A Survey of Gaussian Convolution Algorithms
A Survey of Gaussian Convolution Algorithms Documentation

Version 20131215 (Dec 15, 2013)
Pascal Getreuer, getre.nosp@m.uer@.nosp@m.cmla..nosp@m.ens-.nosp@m.cacha.nosp@m.n.fr, CMLA, ENS Cachan

Please cite IPOL article "A Survey of Gaussian Convolution Algorithms" if you publish results obtained with this software. This software was written by Pascal Getreuer and is distributed under the terms of the GPL or simplified BSD license. Future releases and updates will be posted at http://dev.ipol.im/~getreuer/code/.


This C source code accompanies with Image Processing On Line (IPOL) article "A Survey of Gaussian Convolution Algorithms" by Pascal Getreuer. The article and online demo can be found at http://www.ipol.im. This work surveys algorithms for computing and efficiently approximating Gaussian convolution,

\[ u(x)=(G_\sigma*f)(x):=\int_{\mathbb{R}^d}G_\sigma(x-y)f(y)\,dy,\]

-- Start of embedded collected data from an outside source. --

### src/rtl/tick_burst_ctrl.sv
// Burst controller: latches a period and burst length on start, then emits
// that many single-cycle ticks spaced period+1 clocks apart.
module tick_burst_ctrl #(
   parameter int unsigned CNT_W   = 26,
   parameter int unsigned BURST_W = 8
) (
   input  logic               iClk,
   input  logic               iRst,
   input  logic               iStart,
   input  logic               iAbort,
   input  logic [CNT_W-1:0]   iPeriod,
   input  logic [BURST_W-1:0] iBurst,
   output logic               oTick,
   output logic               oBusy,
   output logic               oDone,
   output logic               oAborted,
   output logic [BURST_W-1:0] oRemaining
);

   typedef enum logic {
      IDLE = 1'b0,
      RUN  = 1'b1
   } state_t;

   state_t             state;
   state_t             stateNxt;

   logic [CNT_W-1:0]   rPer;
   logic [CNT_W-1:0]   rCnt;
   logic [BURST_W-1:0] rRem;

   logic [CNT_W-1:0]   perNxt;
   logic [CNT_W-1:0]   cntNxt;
   logic [BURST_W-1:0] remNxt;
   logic               tickNxt;
   logic               doneNxt;
   logic               abortedNxt;
   logic               busyNxt;

   logic               startOk;
   logic               terminal;
   logic               lastTick;

   assign startOk  = iStart && (iBurst != '0);
   assign terminal = (rCnt == rPer);
   assign lastTick = (rRem <= BURST_W'(1));

   // State register
   always_ff @(posedge iClk) begin
      if (iRst) begin
         state <= IDLE;
      end else begin
         state <= stateNxt;
      end
   end

   // Next-state logic; abort takes priority over a terminal-count edge
   always_comb begin
      stateNxt = state;
      unique case (state)
         IDLE: begin
            if (startOk) begin
               stateNxt = RUN;
            end
         end
         RUN: begin
            if (iAbort) begin
               stateNxt = IDLE;
            end else if (terminal && lastTick) begin
               stateNxt = IDLE;
            end
         end
         default: stateNxt = IDLE;
      endcase
   end

   // Output / datapath next values, registered below
   always_comb begin
      perNxt     = rPer;
      cntNxt     = rCnt;
      remNxt     = rRem;
      tickNxt    = 1'b0;
      doneNxt    = 1'b0;
      abortedNxt = 1'b0;
      unique case (state)
         IDLE: begin
            if (iStart) begin
               if (iBurst != '0) begin
                  perNxt = iPeriod;
                  cntNxt = '0;
                  remNxt = iBurst;
               end else begin
                  remNxt  = '0;
                  doneNxt = 1'b1;
               end
            end
         end
         RUN: begin
            if (iAbort) begin
               abortedNxt = 1'b1;
            end else if (terminal) begin
               cntNxt  = '0;
               tickNxt = 1'b1;
               if (rRem != '0) begin
                  remNxt = rRem - BURST_W'(1);
               end
               if (lastTick) begin
                  doneNxt = 1'b1;
               end
            end else begin
               cntNxt = rCnt + CNT_W'(1);
            end
         end
         default: begin
            cntNxt = '0;
         end
      endcase
   end

   assign busyNxt = (stateNxt == RUN);

   // Datapath and output registers
   always_ff @(posedge iClk) begin
      if (iRst) begin
         rPer     <= '0;
         rCnt     <= '0;
         rRem     <= '0;
         oTick    <= 1'b0;
         oBusy    <= 1'b0;
         oDone    <= 1'b0;
         oAborted <= 1'b0;
      end else begin
         rPer     <= perNxt;
         rCnt     <= cntNxt;
         rRem     <= remNxt;
         oTick    <= tickNxt;
         oBusy    <= busyNxt;
         oDone    <= doneNxt;
         oAborted <= abortedNxt;
      end
   end

   assign oRemaining = rRem;

endmodule

### config.mk
export PLATFORM = sky130hd
export DESIGN_NAME = tick_burst_ctrl
export DESIGN_NICKNAME = d
export VERILOG_FILES = /design/src/rtl/tick_burst_ctrl.sv
export SDC_FILE = /design/constraint.sdc
export NUM_CORES = 1
export LEC_CHECK = 0
export CORE_MARGIN = 4
export CORE_UTILIZATION = 50
export DETAILED_ROUTE_END_ITERATION = 6
export MAX_ROUTING_LAYER = met4
export PLACE_DENSITY = 0.8
export SLEW_MARGIN = 30
export SYNTH_ARGS = -nofsm -noshare
export SYNTH_HDL_FRONTEND = slang
export SYNTH_SLANG_ARGS = --single-unit
### constraint.sdc
create_clock -name iClk -period 4.5 [get_ports iClk]
set_clock_uncertainty 0.05 [all_clocks]
set_input_delay 0.45 -clock iClk [delete_from_list [all_inputs] [get_ports iClk]]
set_output_delay 0.45 -clock iClk [all_outputs]
set_load 0.02 [all_outputs]
==> results of run 1 <==
## worst min-delay path: stages (launching register included)
cell	delay, ns
dfxtp_1	0.32
nand2_1	0.05
a21oi_1	0.05
## cell type report
type	instances	share of cell area, %
Multi-Input combinational cell	287	44.3
Sequential cell	64	34.1
Timing Repair Buffer	52	13.6
Clock buffer	13	3.96
Tap cell	75	2.49
Inverter	11	1.10
Clock inverter	3	0.466
## path summary, 6_finish.rpt
kind / from / endpoint
worst min register to register: rPer[17] / rPer[17]
worst min-delay path: rPer[17] / rPer[17]
worst max-delay path: oBusy / oRemaining[4]
worst max register to register: oBusy / oRemaining[4]
## sequential cells by signal, summed over array words and instances (netlist names)
| register | cells |
|---|---|
| rPer | 26 |
| oBusy | 1 |
| oTick | 1 |
| oDone | 1 |
| oAborted | 1 |
| rCnt | 26 |
| oRemaining | 8 |
## synth_stat cells (2+ instances only)
master | count | area share [%]
a31o_2 | 2 | 0.57
nor3_1 | 6 | 0.97
nand2_1 | 64 | 7.8
nand4_1 | 14 | 2.8
xnor2_1 | 30 | 8.5
or4b_2 | 2 | 0.65
or3_1 | 4 | 0.81
nand2b_1 | 5 | 1.0
nor2_1 | 48 | 5.8
a32o_1 | 2 | 0.65
mux2i_1 | 3 | 0.97
a21o_1 | 2 | 0.49
nor2b_1 | 6 | 1.2
o32ai_1 | 2 | 0.57
buf_6 | 4 | 1.5
and4_1 | 2 | 0.57
clkbuf_1 | 10 | 1.2
dfxtp_1 | 64 | 42
nand3_1 | 9 | 1.5
and3_1 | 3 | 0.61
a21oi_1 | 31 | 5.0
a31oi_1 | 2 | 0.41
nor4_1 | 7 | 1.4
inv_1 | 11 | 1.3
ha_1 | 3 | 1.2
o21ai_0 | 5 | 0.81
buf_2 | 2 | 0.32
xor2_1 | 20 | 5.7
## cell families (layout without fill, tap and decap cells)
| family | Yosys count | in the layout |
|---|---|---|
| AO/OA/AOI/OAI | 53 | 53 |
| XOR/XNOR | 50 | 50 |
| adder cells (fa/ha/maj) | 3 | 3 |
| buffers and inverters | 28 | 79 |
| flip-flops | 64 | 64 |
| multiplexers | 3 | 3 |
| AND/OR/NAND/NOR | 178 | 178 |
## power groups by stage
stage	combinational [mW]	sequential (mW)	clock [mW]
2_1_floorplan	0.118	0.626	0
3_3_place_gp	0.190	0.625	0
3_5_place_dp	0.193	0.626	0
4_1_cts	0.194	0.613	0.436
5_1_grt	0.213	0.617	0.467
6_report	0.194	0.613	0.426
## metrics by stage
step	setup slack [ns]	area [µm²]	utilization, %	hold WS, ns
finish	1.81	3760	63.2	0.419
global route	1.60	3760	63.2	0.439
CTS	1.83	3760	63.2	0.422
detailed placement	1.54	3600	60.4	0.412
global placement	1.58	3600	60.4	0.408
floorplan	2.07	3090	-	0.398
## layer usage
layer | up-vias | routed length, µm
li1 | 1372 | -
met4 | 0 | 84
met5 | - | 0
met3 | 8 | 568
met1 | 1242 | 3130
met2 | 91 | 3390
==> qor.yml, run 1 <==
overflow: 0
ys_seq_area_share_pct: 41.5
use_met3_pct: 6.18
start_util_pct: 51.8
critPathKind: "flip-flop to flip-flop"
drt_wl_total_um: 7160
ff_latch_area_um2: 1280
final_cells: 505
synthFlopType: "dfxtp_1"
cap_viol_max_count: 0
max_stage_delay_ns: 0.78
place.detailed.hpwl_um: 5110
async_flop_share_pct: 0
crit_path_start_kind: "flip-flop"
power_per_cell_area_nw_per_um2: 328
rsz0062_at_grt: "no"
cts_tree: "done"
place_inst: 489
p_leak_nw: 1.37
met2_usage_pct: 33.0
ys_ff_latch: 64
syn-instance-count: 379
min_period_ns: 2.69
grt_pass1_wl_um: 11800
multiInputGateArea_um2: 1670
synthSimpleGateAreaFrac_pct: 27.3
die_h_um: 86.6
cts_resized: 0
die-area_um2: 7490
antenna_found_initial: 0
seq_power_share_pct: 49.7
path_clk_slew_ns: 0.07
cts.sinks: 64
clockBufferDepth: 2
fillers: 529
peakVddDrop_mv: 0.207
synthAdderAreaFrac_pct: 1.22
path_cells: "or4b_2 > o22ai_1 > nor4_1 > a21oi_2 > nor2_1 > a32o_1"
grt_busiest_layer: "met2"
cts_max_level: 3
ios: 50
cp_max_fo: 24
gp_congestion: 0.890
gr-usage-met1_pct: 24.9
first_pass_iters: 4
cts_buffers: 9
n_antenna_cell: 0
synth_mux_area_share_pct: 0.973
grt_max_degree: 41
ctsRootBufferMaster: "clkbuf_8"
die_x_um: 86.6
final_nets: 466
hold_violations: 0
rrSetupSlack_ns: 1.81
fin_crit_sh_pct: 59.8
crit_buf_inv: 0
holdCritPathClass: "flip-flop to flip-flop"
slowest_stage: "dfxtp_1"
grt_pass1_vias: 2595
crit_family: "simple AND/OR/NAND/NOR gates"
mostFrequentLayoutCells: "64 x nand2_1, 64 x dfxtp_1, 49 x clkdlybuf4s50_1"
crit_arrival_ns: 2.87
area_growth_pct: 21.9
p_switching_mw: 0.338
internal-power_mw: 0.896
maxSlewViolCount: 0
syn_area_um2: 3090
tightest_slew_ns: 0.838
core_um2: 5960
synth_nets: 420
drtIter0Drc: 142
avgSynthCellArea_um2: 8.14
drt-wirelength-per-cell_um: 14.2
synth_compound_area_share_pct: 10.3
synth_top_family_by_area: "simple AND/OR/NAND/NOR gates"
yosys_warnings: 0
vias: 2713
drtAntennaViolNets: 0
power_frac_comb_pct: 15.7
hold_buffers: 0
p_sw_share_pct: 27.4
synth_xor_xnor_area_share_pct: 14.2
drcViolationCount: 0
r2r_cells: 6
total_power_mw: 1.23
port_buffers: 49
drive_above_1_share_pct: 5.58
synth_cell_type_count: 44
setup_violations: 0
row_count: 28
via_per_inst: 5.37
clk_latency_ns: 0.34
grtUsageTotal_pct: 20.8
status: "finished, final reports clean"
worstPathRequired_ns: 4.68
fmax_ghz: 0.372
critical_path_depth: 6
min_path_cells: 2
postCtsSetupBuffers: 0
end_kind: "flip-flop"
tns_ns: 0
clkPwrFrac_pct: 34.6
maxSlewHeadroom_pct: 44.1
synth_edf_count: 0
Power figures use the tool's default switching activity.
==> inputs of run 2 (changes only) <==
--- a/config.mk
+++ b/config.mk
@@ -6,10 +6,10 @@
 export NUM_CORES = 1
 export LEC_CHECK = 0
 export CORE_MARGIN = 4
-export CORE_UTILIZATION = 50
+export CORE_UTILIZATION = 48
 export DETAILED_ROUTE_END_ITERATION = 6
 export MAX_ROUTING_LAYER = met4
-export PLACE_DENSITY = 0.8
+export PLACE_DENSITY = 0.81
 export SLEW_MARGIN = 30
 export SYNTH_ARGS = -nofsm -noshare
 export SYNTH_HDL_FRONTEND = slang
==> constraint.sdc (replaced) <==
create_clock -name iClk -period 2.2 [get_ports iClk]
set_clock_uncertainty 0.05 [all_clocks]
set_input_delay 0.22 -clock iClk [delete_from_list [all_inputs] [get_ports iClk]]
set_output_delay 0.22 -clock iClk [all_outputs]
set_load 0.02 [all_outputs]
==> qor.yml, run 2 (same netlist as run 1, synthesis figures left out) <==
status: "finished, final reports clean"
drtAntennaViolNets: 0
final_nets: 489
crit_path_start_kind: "input pin"
seq_power_share_pct: 47.8
placed_area_um2: 3800
maxSlewViolCount: 0
met2_usage_pct: 32.6
cts_max_level: 3
drt_wl_total_um: 7460
critPathKind: "input pin to flip-flop"
cts_buffers: 9
drtIter0Drc: 176
cp_max_fo: 26
crit_arrival_ns: 2.35
drt-wirelength-per-cell_um: 14.1
die_x_um: 88.2
grtUsageTotal_pct: 20.8
die-area_um2: 7770
cts_tree: "done"
worstPathRequired_ns: 2.42
path_clk_slew_ns: 0.07
fin_crit_sh_pct: 96.5
n_antenna_cell: 0
setup_violations: 0
drive_above_1_share_pct: 13.1
first_pass_iters: 4
clk_latency_ns: 0.34
p_leak_nw: 1.51
fin_area_um2: 4020
maxSlewHeadroom_pct: 64.8
use_met3_pct: 5.46
core_um2: 6060
overflow: 0
grt_max_degree: 27
gr-usage-met1_pct: 24.9
max_stage_delay_ns: 0.55
end_kind: "flip-flop"
crit_buf_inv: 2
drcViolationCount: 0
peakVddDrop_mv: 0.422
min_period_ns: 2.12
power_per_cell_area_nw_per_um2: 650
holdCritPathClass: "input pin to flip-flop"
path_cells: "clkdlybuf4s50_1 > or4_4 > or3_1 > and2_4 > a21o_1 > buf_12 > nor2_1"
via_per_inst: 5.44
internal-power_mw: 1.90
utilization_pct: 66.3
ctsRootBufferMaster: "clkbuf_8"
port_buffers: 49
start_util_pct: 50.9
p_sw_share_pct: 27.1
mostFrequentLayoutCells: "64 x nand2_1, 61 x dfxtp_1, 49 x clkdlybuf4s50_1"
gp_congestion: 0.920
power_frac_comb_pct: 17.9
grt_pass1_vias: 2703
clkPwrFrac_pct: 34.3
vias: 2869
place.detailed.hpwl_um: 5670
final_common_cell: "nand2_1"
cts.sinks: 64
slowest_stage: "or4_4"
clockBufferDepth: 2
p_switching_mw: 0.708
grt_pass1_wl_um: 12200
cap_viol_max_count: 0
row_count: 28
grt_busiest_layer: "met2"
ios: 50
die_h_um: 88.2
fmax_ghz: 0.471
area_growth_pct: 30.3
hold_violations: 0
antenna_found_initial: 0
final_cells: 527
crit_family: "simple AND/OR/NAND/NOR gates"
place_inst: 510
tightest_slew_ns: 0.524
-- run 2: cell types whose count changed in the layout (fill, tap and decap cells not counted), sizes merged --
cell    delta
clkbuf     -1
buf       +23
-- run 2: worst paths after layout --
check	from	to	slack [ns]	cells past startpoint
worst max register to register	oRemaining[6]	oRemaining[5]	0.09	7
worst min-delay path	iPeriod[22]	rPer[22]	0.37	3
worst max-delay path	iBurst[4]	rCnt[13]	0.08	7
worst min register to register	rPer[10]	rPer[10]	0.42	2
-- run 2: timing repair --
item,CTS,global route
hold buffers,0,0
setup buffers,0,2
endpoints found under the setup margin,0,6
resized for setup,0,6
-- run 2: stage by stage --
step | worst slack (ns) | total power, mW | setup TNS [ns] | hold WS (ns)
2_1_floorplan | 0.0985 | 1.54 | 0 | 0.306
3_3_place_gp | -0.229 | 1.72 | -5.35 | 0.407
3_5_place_dp | -0.264 | 1.73 | -6.31 | 0.411
4_1_cts | 0.0359 | 2.62 | 0 | 0.355
5_1_grt | -0.00870 | 2.74 | -0.0142 | 0.369
6_report | 0.0767 | 2.61 | 0 | 0.373
-- run 2: cell type report --
type	count	area (µm²)
inverters	11	43.8
repair buffers	75	711
well taps	75	93.8
fillers	486	2040
flip-flops and latches	64	1290
clock inverters	3	17.5
multi-input cells	287	1710
clock buffers	12	155
-- run 2: per-layer routing --
layer | vias up | share of wire [%]
li1 | 1424 | -
met1 | 1348 | 44
met2 | 78 | 48
met3 | 19 | 5.4
met4 | 0 | 2.8
met5 | - | 0
-- run 2: power groups by stage --
stage / combinational (mW) / clock (mW) / sequential (mW)
finish: 0.466 / 0.896 / 1.25
global route: 0.509 / 0.974 / 1.25
CTS: 0.458 / 0.919 / 1.25
detailed placement: 0.456 / 0 / 1.27
global placement: 0.447 / 0 / 1.27
floorplan: 0.254 / 0 / 1.28
-- run 2: tightest hold or removal path, delay by kind of cell --
kind	cells	cell delay, ns
buffers and inverters	1	0.39
AOI/OAI and AO/OA	1	0.05
and+or+nand+nor	1	0.05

where f is the input signal, u is the filtered signal, and $ G_\sigma $ is the Gaussian with standard deviation $ \sigma $,

\[ G_\sigma(x)=(2\pi\sigma^2)^{-d/2}\exp\left(-\frac{\lVert x \rVert_2^2}{2\sigma^2}\right). \]



This code is free software: you can redistribute it and/or modify it under, at your option, the terms of the GNU General Public License as published by the Free Software Foundation, either version 3 of the License, or (at your option) any later version, or the terms of the simplified BSD license.

You should have received a copy of these licenses along with this program. If not, see http://www.gnu.org/licenses/ and http://www.opensource.org/licenses/bsd-license.html.


A makefile makefile.gcc is included for compilation with GCC on Linux or MinGW+MSYS on Windows.

Compiling requires the FFTW3 Fourier transform library (libfftw) http://www.fftw.org/. For supporting additional image formats, the programs can optionally be compiled with libjpeg, libpng, and/or libtiff. Windows BMP images are always supported.

Please see the readme for more detailed instructions.



The gaussian_demo.c program applies 2D convolution using any algorithm on an image.

gaussian_demo [options] <input> <output>

where <input> and <output> are BMP files (JPEG, PNG, or TIFF files can also be used if the program is compiled with libjpeg, libpng, and/or libtiff).

The algorithm and Gaussian standard deviation are configured through the command line options:

Option Description
-a <algo> algorithm to use, choices listed below
-s <number> sigma, standard deviation of the Gaussian
-K <number> specifies number of steps (box, ebox, sii, am)
-t <number> accuracy tolerance (fir, am, deriche, vyv)

Specified with the -a <algo> option, choices of algorithm are

<algo> Description
fir FIR approximation, tol = kernel accuracy
dct DCT-based convolution
box box filtering, K = # passes
ebox extended box filtering, K = # passes
sii stacked integral images, K = # boxes
am Alvarez-Mazorra using regression on q, K = # passes
deriche Deriche recursive filtering, K = order
vyv Vliet-Young-Verbeek recursive filtering, K = order


The gaussian_bench.c program tests the speed, accuracy, and impulse response of any of the Gaussian convolution algorithms.

gaussian_bench [bench type] [options]

The program can run three different bench types:

Bench type Description
speed measure computation time
accuracy measure $ \ell^\infty $ operator norm error
impulse compute impulse response, written to bench.out

The algorithm and Gaussian standard deviation are specified using the same options as with the gaussian_demo program. Additionally, the following options configure the benchmark:

Option Description
-N <number> signal length
-r <number> (for speed bench) number of runs
-n <number> (for impulse bench) position of the impulse


# Perform Gaussian convolution on the image einstein.png
./gaussian_demo -s 5 -a deriche -K 3 -t 1e-6 einstein.png blurred.png

# Compute the L^infty operator error
./gaussian_bench accuracy -N 1000 -s 5 -a deriche -K 3 -t 1e-6

Further examples of using these programs are included in the shell scripts demo.sh and bench.sh.